==== Dataset entries
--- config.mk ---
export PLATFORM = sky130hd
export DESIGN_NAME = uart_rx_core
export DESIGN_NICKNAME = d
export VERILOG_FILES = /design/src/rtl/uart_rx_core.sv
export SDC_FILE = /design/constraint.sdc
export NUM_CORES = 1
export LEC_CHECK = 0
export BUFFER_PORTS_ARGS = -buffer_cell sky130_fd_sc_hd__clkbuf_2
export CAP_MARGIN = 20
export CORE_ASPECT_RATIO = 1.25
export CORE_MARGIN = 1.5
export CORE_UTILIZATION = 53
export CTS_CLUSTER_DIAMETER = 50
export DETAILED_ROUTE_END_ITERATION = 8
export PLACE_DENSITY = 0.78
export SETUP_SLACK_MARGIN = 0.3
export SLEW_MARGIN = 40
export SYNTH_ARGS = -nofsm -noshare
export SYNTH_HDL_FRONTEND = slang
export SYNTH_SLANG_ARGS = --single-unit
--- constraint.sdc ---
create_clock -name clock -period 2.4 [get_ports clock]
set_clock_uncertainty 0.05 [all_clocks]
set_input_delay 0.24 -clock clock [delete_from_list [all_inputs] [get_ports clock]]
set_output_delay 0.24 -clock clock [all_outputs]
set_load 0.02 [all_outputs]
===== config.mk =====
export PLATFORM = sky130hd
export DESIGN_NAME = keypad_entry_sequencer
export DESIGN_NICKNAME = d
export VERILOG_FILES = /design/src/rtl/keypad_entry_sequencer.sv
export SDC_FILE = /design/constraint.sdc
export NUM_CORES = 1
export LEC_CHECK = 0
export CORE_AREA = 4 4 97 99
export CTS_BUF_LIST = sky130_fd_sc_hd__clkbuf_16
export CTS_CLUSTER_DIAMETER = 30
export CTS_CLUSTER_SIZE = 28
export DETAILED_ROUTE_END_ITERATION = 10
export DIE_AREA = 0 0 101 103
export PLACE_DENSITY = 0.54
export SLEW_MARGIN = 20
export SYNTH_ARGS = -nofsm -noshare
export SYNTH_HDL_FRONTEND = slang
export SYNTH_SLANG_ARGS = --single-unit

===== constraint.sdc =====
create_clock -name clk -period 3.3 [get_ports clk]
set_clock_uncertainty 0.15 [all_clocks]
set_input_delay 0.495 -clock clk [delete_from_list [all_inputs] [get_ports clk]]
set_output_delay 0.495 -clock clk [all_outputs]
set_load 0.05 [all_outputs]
========
==== Dataset entries
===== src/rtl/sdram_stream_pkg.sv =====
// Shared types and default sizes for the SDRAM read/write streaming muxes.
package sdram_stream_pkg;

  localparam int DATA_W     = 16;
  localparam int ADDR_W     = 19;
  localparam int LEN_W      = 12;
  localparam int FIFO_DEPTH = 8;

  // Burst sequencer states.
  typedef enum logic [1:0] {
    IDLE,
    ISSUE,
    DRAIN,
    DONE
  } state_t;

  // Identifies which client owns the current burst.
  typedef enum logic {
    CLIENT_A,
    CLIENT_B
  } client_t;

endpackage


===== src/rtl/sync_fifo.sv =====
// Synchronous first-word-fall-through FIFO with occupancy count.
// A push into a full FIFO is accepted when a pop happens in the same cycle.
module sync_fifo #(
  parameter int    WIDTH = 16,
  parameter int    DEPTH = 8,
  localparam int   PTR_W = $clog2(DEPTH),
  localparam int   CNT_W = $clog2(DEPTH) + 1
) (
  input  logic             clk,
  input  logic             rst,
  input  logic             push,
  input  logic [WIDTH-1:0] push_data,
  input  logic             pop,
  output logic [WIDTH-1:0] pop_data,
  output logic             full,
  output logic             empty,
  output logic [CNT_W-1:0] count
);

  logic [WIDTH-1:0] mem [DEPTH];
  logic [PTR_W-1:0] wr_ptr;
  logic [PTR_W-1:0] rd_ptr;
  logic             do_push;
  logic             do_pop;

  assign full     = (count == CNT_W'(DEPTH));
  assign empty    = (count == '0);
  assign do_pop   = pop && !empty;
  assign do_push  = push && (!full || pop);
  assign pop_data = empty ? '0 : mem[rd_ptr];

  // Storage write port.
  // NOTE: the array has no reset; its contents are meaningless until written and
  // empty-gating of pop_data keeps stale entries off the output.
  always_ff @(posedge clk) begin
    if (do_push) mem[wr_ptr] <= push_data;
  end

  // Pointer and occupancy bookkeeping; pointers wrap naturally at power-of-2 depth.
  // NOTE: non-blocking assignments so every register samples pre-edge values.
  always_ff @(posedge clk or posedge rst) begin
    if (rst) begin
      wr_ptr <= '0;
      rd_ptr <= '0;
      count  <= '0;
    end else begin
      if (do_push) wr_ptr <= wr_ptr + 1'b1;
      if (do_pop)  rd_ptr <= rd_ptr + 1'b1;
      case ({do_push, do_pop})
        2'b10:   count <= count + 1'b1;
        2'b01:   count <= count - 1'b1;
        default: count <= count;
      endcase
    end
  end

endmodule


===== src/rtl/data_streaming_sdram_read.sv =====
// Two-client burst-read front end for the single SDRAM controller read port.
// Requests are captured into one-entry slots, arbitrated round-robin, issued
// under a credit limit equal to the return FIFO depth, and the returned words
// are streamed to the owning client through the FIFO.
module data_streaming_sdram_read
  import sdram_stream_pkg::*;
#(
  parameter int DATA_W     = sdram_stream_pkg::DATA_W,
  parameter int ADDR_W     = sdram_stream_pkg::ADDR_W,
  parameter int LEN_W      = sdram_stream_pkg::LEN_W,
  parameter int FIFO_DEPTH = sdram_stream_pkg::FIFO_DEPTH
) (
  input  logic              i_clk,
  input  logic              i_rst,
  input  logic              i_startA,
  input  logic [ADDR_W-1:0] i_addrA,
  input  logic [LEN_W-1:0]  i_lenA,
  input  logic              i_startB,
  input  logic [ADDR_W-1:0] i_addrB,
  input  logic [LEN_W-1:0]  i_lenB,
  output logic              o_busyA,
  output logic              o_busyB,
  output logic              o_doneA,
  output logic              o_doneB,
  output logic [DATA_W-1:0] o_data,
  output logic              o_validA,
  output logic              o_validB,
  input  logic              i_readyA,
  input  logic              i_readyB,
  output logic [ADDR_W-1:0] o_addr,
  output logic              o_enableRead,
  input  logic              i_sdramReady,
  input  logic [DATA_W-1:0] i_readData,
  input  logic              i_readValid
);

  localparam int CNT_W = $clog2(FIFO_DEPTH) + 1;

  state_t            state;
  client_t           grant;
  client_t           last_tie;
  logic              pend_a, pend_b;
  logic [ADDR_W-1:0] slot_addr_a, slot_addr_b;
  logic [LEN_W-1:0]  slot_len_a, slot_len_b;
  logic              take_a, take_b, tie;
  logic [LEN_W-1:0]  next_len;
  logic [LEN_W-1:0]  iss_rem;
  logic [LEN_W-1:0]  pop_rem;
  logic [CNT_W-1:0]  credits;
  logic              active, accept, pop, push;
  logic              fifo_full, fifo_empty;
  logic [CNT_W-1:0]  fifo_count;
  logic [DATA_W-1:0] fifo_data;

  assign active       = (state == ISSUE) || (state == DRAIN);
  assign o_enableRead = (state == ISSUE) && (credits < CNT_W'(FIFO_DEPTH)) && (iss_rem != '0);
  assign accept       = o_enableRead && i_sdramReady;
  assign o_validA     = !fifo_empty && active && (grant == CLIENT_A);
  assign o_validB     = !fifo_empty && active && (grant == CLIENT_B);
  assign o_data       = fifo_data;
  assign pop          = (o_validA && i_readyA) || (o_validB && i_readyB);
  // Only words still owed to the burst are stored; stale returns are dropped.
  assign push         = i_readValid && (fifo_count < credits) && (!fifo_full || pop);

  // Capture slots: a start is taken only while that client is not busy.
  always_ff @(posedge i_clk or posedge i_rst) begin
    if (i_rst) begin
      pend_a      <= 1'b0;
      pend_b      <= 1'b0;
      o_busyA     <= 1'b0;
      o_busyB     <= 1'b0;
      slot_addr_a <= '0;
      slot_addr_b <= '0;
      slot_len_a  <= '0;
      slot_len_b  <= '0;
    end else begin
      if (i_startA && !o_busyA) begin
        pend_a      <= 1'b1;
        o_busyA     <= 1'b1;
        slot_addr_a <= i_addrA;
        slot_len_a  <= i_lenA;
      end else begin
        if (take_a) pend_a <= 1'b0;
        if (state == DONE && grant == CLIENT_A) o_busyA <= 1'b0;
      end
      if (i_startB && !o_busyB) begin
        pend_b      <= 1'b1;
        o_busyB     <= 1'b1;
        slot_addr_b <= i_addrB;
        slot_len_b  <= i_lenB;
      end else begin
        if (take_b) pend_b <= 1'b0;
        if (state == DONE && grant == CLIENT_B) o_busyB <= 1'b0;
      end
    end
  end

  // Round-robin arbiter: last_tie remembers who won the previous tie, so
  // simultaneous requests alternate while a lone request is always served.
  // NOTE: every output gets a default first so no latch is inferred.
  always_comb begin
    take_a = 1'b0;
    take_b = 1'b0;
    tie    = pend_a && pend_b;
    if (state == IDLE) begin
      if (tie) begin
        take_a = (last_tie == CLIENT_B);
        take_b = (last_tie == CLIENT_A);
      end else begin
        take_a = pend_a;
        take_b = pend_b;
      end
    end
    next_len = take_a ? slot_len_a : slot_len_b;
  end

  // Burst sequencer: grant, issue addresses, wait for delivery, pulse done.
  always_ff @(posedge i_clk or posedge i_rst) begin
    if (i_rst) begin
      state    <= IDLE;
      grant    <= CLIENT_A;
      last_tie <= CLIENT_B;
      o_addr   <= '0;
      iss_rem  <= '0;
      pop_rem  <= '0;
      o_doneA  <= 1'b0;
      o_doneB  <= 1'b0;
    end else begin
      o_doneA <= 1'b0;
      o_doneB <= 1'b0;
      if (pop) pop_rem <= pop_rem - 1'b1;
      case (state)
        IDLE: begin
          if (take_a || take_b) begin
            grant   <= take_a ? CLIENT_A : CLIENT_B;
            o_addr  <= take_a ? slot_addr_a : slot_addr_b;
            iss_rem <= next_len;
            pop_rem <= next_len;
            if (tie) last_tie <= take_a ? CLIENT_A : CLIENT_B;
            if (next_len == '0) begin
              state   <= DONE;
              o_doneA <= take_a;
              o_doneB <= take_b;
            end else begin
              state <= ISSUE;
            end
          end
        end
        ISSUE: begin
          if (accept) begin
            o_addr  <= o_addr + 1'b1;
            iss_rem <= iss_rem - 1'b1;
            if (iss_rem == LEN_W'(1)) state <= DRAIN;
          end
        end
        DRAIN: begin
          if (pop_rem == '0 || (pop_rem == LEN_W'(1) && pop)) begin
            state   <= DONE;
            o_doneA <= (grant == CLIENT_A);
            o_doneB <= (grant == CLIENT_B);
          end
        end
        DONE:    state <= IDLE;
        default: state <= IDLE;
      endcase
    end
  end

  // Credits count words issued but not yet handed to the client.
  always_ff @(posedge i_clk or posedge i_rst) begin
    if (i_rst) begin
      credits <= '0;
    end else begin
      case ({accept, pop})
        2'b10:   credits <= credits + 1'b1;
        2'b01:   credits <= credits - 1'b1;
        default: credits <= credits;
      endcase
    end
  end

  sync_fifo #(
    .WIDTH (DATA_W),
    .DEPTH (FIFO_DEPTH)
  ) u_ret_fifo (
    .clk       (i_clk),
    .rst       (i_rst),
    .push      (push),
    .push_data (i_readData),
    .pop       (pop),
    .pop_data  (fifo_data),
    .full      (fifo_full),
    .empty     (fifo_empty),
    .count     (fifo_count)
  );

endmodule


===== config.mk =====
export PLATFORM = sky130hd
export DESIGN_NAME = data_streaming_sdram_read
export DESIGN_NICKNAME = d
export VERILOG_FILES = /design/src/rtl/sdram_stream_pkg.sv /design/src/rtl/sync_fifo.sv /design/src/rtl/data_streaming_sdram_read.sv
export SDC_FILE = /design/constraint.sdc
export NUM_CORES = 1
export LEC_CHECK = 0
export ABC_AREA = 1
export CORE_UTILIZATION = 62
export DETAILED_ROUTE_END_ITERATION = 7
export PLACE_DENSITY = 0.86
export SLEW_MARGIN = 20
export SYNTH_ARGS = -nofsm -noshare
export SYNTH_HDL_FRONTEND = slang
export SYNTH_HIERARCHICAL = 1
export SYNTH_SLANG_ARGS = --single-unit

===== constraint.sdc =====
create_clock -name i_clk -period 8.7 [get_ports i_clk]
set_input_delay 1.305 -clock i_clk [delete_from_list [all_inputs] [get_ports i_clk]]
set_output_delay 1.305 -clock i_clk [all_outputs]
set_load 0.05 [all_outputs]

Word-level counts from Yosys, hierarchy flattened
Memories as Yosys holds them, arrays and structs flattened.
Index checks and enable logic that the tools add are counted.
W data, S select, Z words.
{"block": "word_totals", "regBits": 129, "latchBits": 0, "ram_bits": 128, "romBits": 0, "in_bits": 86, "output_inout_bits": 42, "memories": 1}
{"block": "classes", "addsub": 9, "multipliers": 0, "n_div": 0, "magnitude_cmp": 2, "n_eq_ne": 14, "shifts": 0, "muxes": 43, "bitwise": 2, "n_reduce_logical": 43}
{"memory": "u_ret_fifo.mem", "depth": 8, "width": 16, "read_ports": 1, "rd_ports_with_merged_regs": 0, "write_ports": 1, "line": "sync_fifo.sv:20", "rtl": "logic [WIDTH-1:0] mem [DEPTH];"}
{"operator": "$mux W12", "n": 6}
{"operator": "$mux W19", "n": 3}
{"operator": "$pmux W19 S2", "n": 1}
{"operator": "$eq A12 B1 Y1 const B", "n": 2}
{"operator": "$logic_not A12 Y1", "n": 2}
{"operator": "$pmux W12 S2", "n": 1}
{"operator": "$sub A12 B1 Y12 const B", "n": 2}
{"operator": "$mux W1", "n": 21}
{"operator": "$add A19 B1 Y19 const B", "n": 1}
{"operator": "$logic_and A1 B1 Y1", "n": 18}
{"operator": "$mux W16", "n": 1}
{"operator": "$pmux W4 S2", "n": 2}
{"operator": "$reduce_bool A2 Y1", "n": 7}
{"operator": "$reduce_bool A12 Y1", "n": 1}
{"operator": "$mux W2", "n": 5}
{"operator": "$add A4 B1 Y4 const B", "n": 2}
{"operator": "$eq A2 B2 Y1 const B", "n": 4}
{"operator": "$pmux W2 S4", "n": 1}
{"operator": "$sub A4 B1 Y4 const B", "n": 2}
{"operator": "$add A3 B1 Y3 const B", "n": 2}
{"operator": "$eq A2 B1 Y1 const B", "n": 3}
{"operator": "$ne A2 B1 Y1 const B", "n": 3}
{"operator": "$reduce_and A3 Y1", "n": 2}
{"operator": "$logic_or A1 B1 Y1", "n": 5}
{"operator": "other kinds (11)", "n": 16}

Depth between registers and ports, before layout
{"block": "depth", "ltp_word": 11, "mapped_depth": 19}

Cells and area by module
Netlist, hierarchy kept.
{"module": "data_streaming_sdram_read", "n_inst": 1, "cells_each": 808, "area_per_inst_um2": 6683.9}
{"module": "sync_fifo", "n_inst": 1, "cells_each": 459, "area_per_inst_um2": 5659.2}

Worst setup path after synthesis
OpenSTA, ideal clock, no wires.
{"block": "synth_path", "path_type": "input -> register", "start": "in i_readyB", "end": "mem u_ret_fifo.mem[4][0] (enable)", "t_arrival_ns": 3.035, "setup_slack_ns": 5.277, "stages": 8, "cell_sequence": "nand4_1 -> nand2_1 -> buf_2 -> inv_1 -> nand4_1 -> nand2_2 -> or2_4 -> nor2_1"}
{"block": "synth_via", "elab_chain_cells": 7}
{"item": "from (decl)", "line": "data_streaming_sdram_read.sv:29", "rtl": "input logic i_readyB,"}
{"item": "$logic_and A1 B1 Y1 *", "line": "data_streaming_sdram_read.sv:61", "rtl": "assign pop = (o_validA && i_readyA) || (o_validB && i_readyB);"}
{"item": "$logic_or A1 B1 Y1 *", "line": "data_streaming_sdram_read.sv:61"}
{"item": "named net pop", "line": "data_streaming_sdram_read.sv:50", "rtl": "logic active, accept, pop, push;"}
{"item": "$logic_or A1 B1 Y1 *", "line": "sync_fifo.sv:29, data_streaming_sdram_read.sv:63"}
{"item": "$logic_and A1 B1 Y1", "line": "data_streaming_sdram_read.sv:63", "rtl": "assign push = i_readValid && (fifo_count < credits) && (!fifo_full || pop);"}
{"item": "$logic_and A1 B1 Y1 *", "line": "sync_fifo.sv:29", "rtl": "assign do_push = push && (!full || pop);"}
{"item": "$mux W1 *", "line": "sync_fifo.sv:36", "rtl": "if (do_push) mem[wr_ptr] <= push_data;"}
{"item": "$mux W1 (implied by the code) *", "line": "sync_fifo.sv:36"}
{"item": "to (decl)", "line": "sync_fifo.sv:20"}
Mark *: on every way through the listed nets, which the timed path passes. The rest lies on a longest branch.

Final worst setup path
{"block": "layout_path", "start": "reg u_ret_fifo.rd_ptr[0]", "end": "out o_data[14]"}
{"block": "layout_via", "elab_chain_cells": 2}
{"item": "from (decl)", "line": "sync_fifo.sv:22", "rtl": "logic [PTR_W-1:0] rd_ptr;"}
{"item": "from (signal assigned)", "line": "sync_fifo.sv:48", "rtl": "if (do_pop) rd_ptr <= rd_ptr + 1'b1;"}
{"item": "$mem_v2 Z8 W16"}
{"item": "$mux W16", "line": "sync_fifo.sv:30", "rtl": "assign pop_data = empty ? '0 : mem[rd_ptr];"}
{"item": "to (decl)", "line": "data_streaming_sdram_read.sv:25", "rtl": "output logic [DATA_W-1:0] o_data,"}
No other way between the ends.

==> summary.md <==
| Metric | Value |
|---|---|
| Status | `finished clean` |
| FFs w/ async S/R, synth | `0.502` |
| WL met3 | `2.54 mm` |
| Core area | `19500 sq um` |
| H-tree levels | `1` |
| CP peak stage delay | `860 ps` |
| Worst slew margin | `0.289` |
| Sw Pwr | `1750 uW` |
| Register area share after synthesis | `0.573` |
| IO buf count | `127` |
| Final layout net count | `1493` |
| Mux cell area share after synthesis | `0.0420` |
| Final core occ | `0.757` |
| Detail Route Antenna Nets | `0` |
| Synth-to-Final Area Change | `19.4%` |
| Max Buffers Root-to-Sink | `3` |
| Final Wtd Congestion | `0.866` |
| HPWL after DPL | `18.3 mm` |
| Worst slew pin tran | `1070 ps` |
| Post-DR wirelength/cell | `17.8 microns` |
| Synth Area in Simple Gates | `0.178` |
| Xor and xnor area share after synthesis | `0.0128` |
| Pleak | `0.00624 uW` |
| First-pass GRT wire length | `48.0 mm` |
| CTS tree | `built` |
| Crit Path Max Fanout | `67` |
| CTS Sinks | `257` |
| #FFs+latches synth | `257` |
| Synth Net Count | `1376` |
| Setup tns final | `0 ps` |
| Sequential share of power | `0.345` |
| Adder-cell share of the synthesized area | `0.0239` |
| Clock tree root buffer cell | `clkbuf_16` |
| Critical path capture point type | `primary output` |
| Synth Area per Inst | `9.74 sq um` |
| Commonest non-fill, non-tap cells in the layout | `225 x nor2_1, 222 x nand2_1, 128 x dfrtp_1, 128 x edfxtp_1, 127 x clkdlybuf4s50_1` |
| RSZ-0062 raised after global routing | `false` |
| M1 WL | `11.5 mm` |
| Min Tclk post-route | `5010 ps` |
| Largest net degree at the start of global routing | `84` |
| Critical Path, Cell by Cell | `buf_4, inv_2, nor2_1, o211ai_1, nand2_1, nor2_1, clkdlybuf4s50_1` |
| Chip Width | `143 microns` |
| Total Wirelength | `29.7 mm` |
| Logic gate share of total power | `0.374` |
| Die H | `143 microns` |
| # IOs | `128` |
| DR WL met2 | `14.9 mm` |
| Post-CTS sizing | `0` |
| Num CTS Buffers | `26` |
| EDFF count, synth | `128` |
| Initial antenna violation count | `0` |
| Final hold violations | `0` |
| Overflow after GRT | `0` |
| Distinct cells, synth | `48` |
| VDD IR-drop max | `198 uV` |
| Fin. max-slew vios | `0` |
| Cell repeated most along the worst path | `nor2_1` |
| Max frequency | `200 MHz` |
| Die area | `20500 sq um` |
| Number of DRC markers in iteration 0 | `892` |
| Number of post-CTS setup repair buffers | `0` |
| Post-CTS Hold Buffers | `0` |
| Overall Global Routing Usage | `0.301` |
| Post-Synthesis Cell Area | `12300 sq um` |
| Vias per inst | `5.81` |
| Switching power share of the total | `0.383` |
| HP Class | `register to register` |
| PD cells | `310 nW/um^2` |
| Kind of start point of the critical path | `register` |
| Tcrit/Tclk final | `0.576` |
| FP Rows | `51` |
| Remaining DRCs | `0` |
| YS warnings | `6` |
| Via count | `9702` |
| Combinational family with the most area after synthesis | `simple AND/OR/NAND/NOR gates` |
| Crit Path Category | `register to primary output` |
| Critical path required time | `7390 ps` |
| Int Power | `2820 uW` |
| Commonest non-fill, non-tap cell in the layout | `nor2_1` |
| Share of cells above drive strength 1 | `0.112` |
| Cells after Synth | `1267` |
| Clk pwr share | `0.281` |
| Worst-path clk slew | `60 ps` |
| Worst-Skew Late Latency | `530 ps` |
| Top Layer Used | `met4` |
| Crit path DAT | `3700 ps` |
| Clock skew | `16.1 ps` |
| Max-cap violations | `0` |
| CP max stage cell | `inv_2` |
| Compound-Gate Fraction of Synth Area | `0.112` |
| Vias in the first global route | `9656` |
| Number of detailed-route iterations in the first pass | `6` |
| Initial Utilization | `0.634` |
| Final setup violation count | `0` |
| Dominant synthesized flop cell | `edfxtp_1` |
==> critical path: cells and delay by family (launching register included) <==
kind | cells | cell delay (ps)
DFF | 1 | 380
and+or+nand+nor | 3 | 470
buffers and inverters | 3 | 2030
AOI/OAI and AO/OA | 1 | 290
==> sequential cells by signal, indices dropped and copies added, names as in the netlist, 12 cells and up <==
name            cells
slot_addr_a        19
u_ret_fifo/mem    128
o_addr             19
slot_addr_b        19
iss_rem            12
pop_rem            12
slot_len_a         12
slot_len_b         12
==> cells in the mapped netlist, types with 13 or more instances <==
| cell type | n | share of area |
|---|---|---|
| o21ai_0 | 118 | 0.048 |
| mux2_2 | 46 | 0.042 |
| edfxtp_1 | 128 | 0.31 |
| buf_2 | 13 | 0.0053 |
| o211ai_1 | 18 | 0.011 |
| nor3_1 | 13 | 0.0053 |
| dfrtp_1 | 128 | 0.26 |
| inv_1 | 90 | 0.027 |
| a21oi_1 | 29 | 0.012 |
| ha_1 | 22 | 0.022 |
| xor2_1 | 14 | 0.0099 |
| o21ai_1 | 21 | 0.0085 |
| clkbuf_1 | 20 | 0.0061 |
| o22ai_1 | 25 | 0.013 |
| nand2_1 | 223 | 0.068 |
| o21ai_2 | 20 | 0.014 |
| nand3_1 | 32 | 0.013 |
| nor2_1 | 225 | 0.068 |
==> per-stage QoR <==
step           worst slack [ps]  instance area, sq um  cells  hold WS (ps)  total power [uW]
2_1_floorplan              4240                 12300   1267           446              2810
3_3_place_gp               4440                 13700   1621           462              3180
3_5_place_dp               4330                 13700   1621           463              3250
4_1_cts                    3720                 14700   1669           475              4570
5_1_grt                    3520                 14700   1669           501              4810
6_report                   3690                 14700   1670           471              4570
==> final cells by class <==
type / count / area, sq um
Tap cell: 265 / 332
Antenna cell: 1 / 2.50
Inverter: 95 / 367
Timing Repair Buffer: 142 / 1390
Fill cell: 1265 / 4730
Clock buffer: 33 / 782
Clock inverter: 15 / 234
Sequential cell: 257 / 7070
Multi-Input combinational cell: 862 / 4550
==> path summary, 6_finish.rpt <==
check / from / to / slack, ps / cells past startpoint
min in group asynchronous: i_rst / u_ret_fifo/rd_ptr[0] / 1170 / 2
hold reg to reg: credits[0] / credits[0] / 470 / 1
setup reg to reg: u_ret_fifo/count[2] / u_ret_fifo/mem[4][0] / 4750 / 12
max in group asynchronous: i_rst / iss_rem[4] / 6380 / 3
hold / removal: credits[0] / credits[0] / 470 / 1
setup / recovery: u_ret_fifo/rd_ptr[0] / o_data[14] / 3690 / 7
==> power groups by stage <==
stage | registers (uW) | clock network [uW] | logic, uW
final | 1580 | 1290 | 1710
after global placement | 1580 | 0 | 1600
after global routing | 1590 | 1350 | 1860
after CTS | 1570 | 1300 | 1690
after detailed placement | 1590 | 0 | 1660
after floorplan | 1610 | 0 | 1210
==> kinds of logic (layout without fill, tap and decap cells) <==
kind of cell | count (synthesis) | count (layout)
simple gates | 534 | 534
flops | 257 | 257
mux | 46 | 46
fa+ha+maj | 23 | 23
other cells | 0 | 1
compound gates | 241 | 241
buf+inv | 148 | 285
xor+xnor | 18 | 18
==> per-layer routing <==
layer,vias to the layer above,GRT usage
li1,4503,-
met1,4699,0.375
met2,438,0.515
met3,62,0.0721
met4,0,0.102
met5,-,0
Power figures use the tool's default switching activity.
========
What the task asks |
Search the entries for "synthesized" and copy each matching line.

Answer to this task |
| Adder-cell share of the synthesized area | `0.0239` |
| Dominant synthesized flop cell | `edfxtp_1` |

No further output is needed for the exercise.